Task to carry out. Word for word, set down every line of the entries below from the line with "v2 | 0.782 |" to the line with "- core utilization increases by 1.1 points", including both, and no other line.

Data shown.
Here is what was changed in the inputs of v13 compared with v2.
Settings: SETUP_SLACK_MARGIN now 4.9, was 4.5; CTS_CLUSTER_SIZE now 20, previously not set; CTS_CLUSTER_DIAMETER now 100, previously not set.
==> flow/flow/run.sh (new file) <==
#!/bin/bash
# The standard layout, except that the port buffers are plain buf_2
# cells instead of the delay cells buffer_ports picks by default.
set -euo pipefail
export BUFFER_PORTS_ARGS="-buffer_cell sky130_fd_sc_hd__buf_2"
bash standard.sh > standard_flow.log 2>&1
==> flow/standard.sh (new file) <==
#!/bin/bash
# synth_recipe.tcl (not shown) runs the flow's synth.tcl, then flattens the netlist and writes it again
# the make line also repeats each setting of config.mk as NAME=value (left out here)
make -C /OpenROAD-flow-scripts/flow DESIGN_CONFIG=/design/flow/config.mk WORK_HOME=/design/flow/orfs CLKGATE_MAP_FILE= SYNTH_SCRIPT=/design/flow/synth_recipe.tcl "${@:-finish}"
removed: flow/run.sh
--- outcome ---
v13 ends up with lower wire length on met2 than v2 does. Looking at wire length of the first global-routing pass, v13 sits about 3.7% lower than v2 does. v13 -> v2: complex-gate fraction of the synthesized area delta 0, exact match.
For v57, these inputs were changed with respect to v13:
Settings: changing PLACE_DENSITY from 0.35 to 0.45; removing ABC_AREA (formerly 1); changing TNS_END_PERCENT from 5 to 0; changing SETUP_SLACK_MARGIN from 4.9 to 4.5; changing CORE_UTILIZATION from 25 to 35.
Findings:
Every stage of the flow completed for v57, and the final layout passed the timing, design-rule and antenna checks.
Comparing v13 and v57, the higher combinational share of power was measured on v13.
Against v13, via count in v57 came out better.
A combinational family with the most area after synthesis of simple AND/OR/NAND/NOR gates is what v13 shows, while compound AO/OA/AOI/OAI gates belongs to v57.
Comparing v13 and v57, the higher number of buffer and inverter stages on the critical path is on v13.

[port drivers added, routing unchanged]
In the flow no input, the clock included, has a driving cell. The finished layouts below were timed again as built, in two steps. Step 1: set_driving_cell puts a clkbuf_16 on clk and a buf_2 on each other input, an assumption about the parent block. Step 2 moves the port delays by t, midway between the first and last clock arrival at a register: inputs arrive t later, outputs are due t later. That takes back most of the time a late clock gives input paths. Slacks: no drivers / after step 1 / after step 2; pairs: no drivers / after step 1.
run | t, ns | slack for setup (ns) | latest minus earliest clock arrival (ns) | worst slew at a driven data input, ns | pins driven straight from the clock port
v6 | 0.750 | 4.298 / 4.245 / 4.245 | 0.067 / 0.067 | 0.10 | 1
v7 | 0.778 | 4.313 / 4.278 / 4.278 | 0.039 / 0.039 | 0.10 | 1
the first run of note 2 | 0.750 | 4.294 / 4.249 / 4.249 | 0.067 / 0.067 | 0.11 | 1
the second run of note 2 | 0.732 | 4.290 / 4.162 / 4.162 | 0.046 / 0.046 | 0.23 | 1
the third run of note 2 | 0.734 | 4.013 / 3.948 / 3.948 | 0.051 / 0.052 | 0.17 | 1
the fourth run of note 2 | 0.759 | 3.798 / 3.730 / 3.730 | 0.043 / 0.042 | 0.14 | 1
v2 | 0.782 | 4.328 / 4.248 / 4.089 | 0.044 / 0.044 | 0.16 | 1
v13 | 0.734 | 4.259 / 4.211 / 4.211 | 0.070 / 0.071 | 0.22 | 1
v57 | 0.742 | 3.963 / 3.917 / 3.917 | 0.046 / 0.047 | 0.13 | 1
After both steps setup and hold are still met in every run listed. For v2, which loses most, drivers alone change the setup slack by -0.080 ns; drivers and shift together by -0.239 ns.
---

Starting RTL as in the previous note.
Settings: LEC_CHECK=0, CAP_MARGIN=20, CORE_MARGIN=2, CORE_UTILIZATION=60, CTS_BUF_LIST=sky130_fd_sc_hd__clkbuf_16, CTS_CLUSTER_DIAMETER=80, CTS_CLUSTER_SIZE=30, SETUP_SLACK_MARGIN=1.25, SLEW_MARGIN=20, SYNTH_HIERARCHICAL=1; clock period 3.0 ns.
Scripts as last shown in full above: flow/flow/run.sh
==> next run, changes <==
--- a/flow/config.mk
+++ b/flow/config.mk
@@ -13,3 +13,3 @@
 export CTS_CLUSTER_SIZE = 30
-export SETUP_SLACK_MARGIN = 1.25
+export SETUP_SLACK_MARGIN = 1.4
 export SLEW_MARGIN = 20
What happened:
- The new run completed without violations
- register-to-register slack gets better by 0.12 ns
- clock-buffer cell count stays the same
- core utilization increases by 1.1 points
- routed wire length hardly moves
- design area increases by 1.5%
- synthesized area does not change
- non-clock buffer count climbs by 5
This is an optimization exercise on Yosys and OpenROAD, whose aim is small area, a short achievable clock period and few clock cycles, not a production implementation. Where RTL was checked, it was by simulation tests only, not by an equivalence proof against the original.

==> flow/design.v <==
package sa_pkg;
    typedef enum logic [1:0] {
        IDLE  = 2'd0,
        FEED  = 2'd1,
        FLUSH = 2'd2,
        DRAIN = 2'd3
    } sa_state_t;
    localparam int DEF_WIDTH = 8;
    localparam int DEF_ACC   = 32;
    localparam int DEF_N     = 4;
    localparam int DEF_KW    = 16;
endpackage
module sa_pe_clr (
    input  logic        clk,
    input  logic        job_go,
    input  logic        v,
    input  logic        init_lo15,
    input  logic [14:0] init_hi,
    input  logic [7:0]  a,
    input  logic [3:0]  neg,
    input  logic [3:0]  one,
    input  logic [3:0]  two,
    output logic [30:0] acc
);
    logic        first;         
    logic [15:0] lo;
    logic [14:0] hi;
    logic        cy;
    logic [15:0] lo_m;
    logic        nv;
    logic [3:0]  ns;
    logic [7:0]  pp0, pp1, pp2, pp3;
    logic [8:0]  ax;
    logic [16:0] x, y, t;
    logic s1, c2, s3, c4, s5, c6, s7, c8, s9, c10, s11, c12, s13, c14, s15, c16, s17, c18, s19, c20, s21, c22, s23, c24, s25, c26, s27, c28, s29, c30, s31, c32, s33, c34, s35, c36, s37, c38, s39, c40, s41, c42, s43, c44, s45, c46, s47, c48, s49, c50, s51, c52, s53, c54, s55, c56, s57, c58, s59, c60, s61, c62, s63, c64, s65, c66, s67, c68, s69, c70, s71, c72, s73, c74, s75, c76, s77, c78, s79, c80;
    assign ax = {a, 1'b0};
    assign nv = ~v;
    assign lo_m = first ? {init_lo15, 15'd0} : lo;
    for (genvar m = 0; m < 8; m++) begin : g_pp
        assign pp0[m] = ((one[0] & ax[m+1]) | (two[0] & ax[m])) ^ neg[0];
        assign pp1[m] = ((one[1] & ax[m+1]) | (two[1] & ax[m])) ^ neg[1];
        assign pp2[m] = ((one[2] & ax[m+1]) | (two[2] & ax[m])) ^ neg[2];
        assign pp3[m] = ((one[3] & ax[m+1]) | (two[3] & ax[m])) ^ neg[3];
    end
    for (genvar k = 0; k < 4; k++) begin : g_ns
        assign ns[k] = ~(((one[k] | two[k]) & a[7]) ^ neg[k]);
    end
    assign s1 = pp0[4] ^ pp1[2];
    assign c2 = pp0[4] & pp1[2];
    assign s3 = pp0[5] ^ pp1[3];
    assign c4 = pp0[5] & pp1[3];
    assign s5 = pp0[6] ^ pp1[4] ^ pp2[2];
    assign c6 = (pp0[6] & pp1[4]) | (pp0[6] & pp2[2]) | (pp1[4] & pp2[2]);
    assign s7 = pp3[0] ^ neg[3];
    assign c8 = pp3[0] & neg[3];
    assign s9 = pp0[7] ^ pp1[5] ^ pp2[3];
    assign c10 = (pp0[7] & pp1[5]) | (pp0[7] & pp2[3]) | (pp1[5] & pp2[3]);
    assign s11 = pp3[1] ^ lo_m[7];
    assign c12 = pp3[1] & lo_m[7];
    assign s13 = ns[0] ^ pp1[6] ^ pp2[4];
    assign c14 = (ns[0] & pp1[6]) | (ns[0] & pp2[4]) | (pp1[6] & pp2[4]);
    assign s15 = pp3[2] ^ lo_m[8] ^ 1'b1;
    assign c16 = (pp3[2] & lo_m[8]) | (pp3[2] & 1'b1) | (lo_m[8] & 1'b1);
    assign s17 = pp1[7] ^ pp2[5] ^ pp3[3];
    assign c18 = (pp1[7] & pp2[5]) | (pp1[7] & pp3[3]) | (pp2[5] & pp3[3]);
    assign s19 = lo_m[9] ^ 1'b1;
    assign c20 = lo_m[9] & 1'b1;
    assign s21 = ns[1] ^ pp2[6] ^ pp3[4];
    assign c22 = (ns[1] & pp2[6]) | (ns[1] & pp3[4]) | (pp2[6] & pp3[4]);
    assign s23 = pp2[7] ^ pp3[5];
    assign c24 = pp2[7] & pp3[5];
    assign s25 = pp0[2] ^ pp1[0];
    assign c26 = pp0[2] & pp1[0];
    assign s27 = pp0[3] ^ pp1[1];
    assign c28 = pp0[3] & pp1[1];
    assign s29 = pp2[0] ^ neg[2] ^ lo_m[4];
    assign c30 = (pp2[0] & neg[2]) | (pp2[0] & lo_m[4]) | (neg[2] & lo_m[4]);
    assign s31 = c2 ^ pp2[1] ^ lo_m[5];
    assign c32 = (c2 & pp2[1]) | (c2 & lo_m[5]) | (pp2[1] & lo_m[5]);
    assign s33 = c4 ^ lo_m[6] ^ s5;
    assign c34 = (c4 & lo_m[6]) | (c4 & s5) | (lo_m[6] & s5);
    assign s35 = c6 ^ c8 ^ s9;
    assign c36 = (c6 & c8) | (c6 & s9) | (c8 & s9);
    assign s37 = c10 ^ c12 ^ s13;
    assign c38 = (c10 & c12) | (c10 & s13) | (c12 & s13);
    assign s39 = c14 ^ c16 ^ s17;
    assign c40 = (c14 & c16) | (c14 & s17) | (c16 & s17);
    assign s41 = c18 ^ c20 ^ lo_m[10];
    assign c42 = (c18 & c20) | (c18 & lo_m[10]) | (c20 & lo_m[10]);
    assign s43 = c22 ^ lo_m[11] ^ 1'b1;
    assign c44 = (c22 & lo_m[11]) | (c22 & 1'b1) | (lo_m[11] & 1'b1);
    assign s45 = c24 ^ ns[2] ^ pp3[6];
    assign c46 = (c24 & ns[2]) | (c24 & pp3[6]) | (ns[2] & pp3[6]);
    assign s47 = pp3[7] ^ lo_m[13];
    assign c48 = pp3[7] & lo_m[13];
    assign s49 = pp0[0] ^ neg[0];
    assign c50 = pp0[0] & neg[0];
    assign s51 = pp0[1] ^ lo_m[1];
    assign c52 = pp0[1] & lo_m[1];
    assign s53 = neg[1] ^ lo_m[2] ^ s25;
    assign c54 = (neg[1] & lo_m[2]) | (neg[1] & s25) | (lo_m[2] & s25);
    assign s55 = c26 ^ lo_m[3] ^ s27;
    assign c56 = (c26 & lo_m[3]) | (c26 & s27) | (lo_m[3] & s27);
    assign s57 = c28 ^ s1 ^ s29;
    assign c58 = (c28 & s1) | (c28 & s29) | (s1 & s29);
    assign s59 = c30 ^ s3 ^ s31;
    assign c60 = (c30 & s3) | (c30 & s31) | (s3 & s31);
    assign s61 = c32 ^ s7 ^ s33;
    assign c62 = (c32 & s7) | (c32 & s33) | (s7 & s33);
    assign s63 = c34 ^ s11 ^ s35;
    assign c64 = (c34 & s11) | (c34 & s35) | (s11 & s35);
    assign s65 = c36 ^ s15 ^ s37;
    assign c66 = (c36 & s15) | (c36 & s37) | (s15 & s37);
    assign s67 = c38 ^ s19 ^ s39;
    assign c68 = (c38 & s19) | (c38 & s39) | (s19 & s39);
    assign s69 = c40 ^ s21 ^ s41;
    assign c70 = (c40 & s21) | (c40 & s41) | (s21 & s41);
    assign s71 = c42 ^ s23 ^ s43;
    assign c72 = (c42 & s23) | (c42 & s43) | (s23 & s43);
    assign s73 = c44 ^ lo_m[12] ^ s45;
    assign c74 = (c44 & lo_m[12]) | (c44 & s45) | (lo_m[12] & s45);
    assign s75 = c46 ^ 1'b1 ^ s47;
    assign c76 = (c46 & 1'b1) | (c46 & s47) | (1'b1 & s47);
    assign s77 = c48 ^ ns[3] ^ lo_m[14];
    assign c78 = (c48 & ns[3]) | (c48 & lo_m[14]) | (ns[3] & lo_m[14]);
    assign s79 = lo_m[15] ^ nv;
    assign c80 = lo_m[15] & nv;
    assign x = {c80, c78, c76, c74, c72, c70, c68, c66, c64, c62, c60, c58, c56, c54, c52, c50, lo_m[0]};
    assign y = {nv, s79, s77, s75, s73, s71, s69, s67, s65, s63, s61, s59, s57, s55, s53, s51, s49};
    assign t = x + y;
    always_ff @(posedge clk) begin
        first <= job_go | (first & ~v);
        lo <= t[15:0];
        cy <= t[16];
        hi <= first ? init_hi : hi + {14'd0, cy};
    end
    assign acc = {hi, lo};
endmodule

Your solution.
v2 | 0.782 | 4.328 / 4.248 / 4.089 | 0.044 / 0.044 | 0.16 | 1
v13 | 0.734 | 4.259 / 4.211 / 4.211 | 0.070 / 0.071 | 0.22 | 1
v57 | 0.742 | 3.963 / 3.917 / 3.917 | 0.046 / 0.047 | 0.13 | 1
After both steps setup and hold are still met in every run listed. For v2, which loses most, drivers alone change the setup slack by -0.080 ns; drivers and shift together by -0.239 ns.
---

Starting RTL as in the previous note.
Settings: LEC_CHECK=0, CAP_MARGIN=20, CORE_MARGIN=2, CORE_UTILIZATION=60, CTS_BUF_LIST=sky130_fd_sc_hd__clkbuf_16, CTS_CLUSTER_DIAMETER=80, CTS_CLUSTER_SIZE=30, SETUP_SLACK_MARGIN=1.25, SLEW_MARGIN=20, SYNTH_HIERARCHICAL=1; clock period 3.0 ns.
Scripts as last shown in full above: flow/flow/run.sh
==> next run, changes <==
--- a/flow/config.mk
+++ b/flow/config.mk
@@ -13,3 +13,3 @@
 export CTS_CLUSTER_SIZE = 30
-export SETUP_SLACK_MARGIN = 1.25
+export SETUP_SLACK_MARGIN = 1.4
 export SLEW_MARGIN = 20
What happened:
- The new run completed without violations
- register-to-register slack gets better by 0.12 ns
- clock-buffer cell count stays the same
- core utilization increases by 1.1 points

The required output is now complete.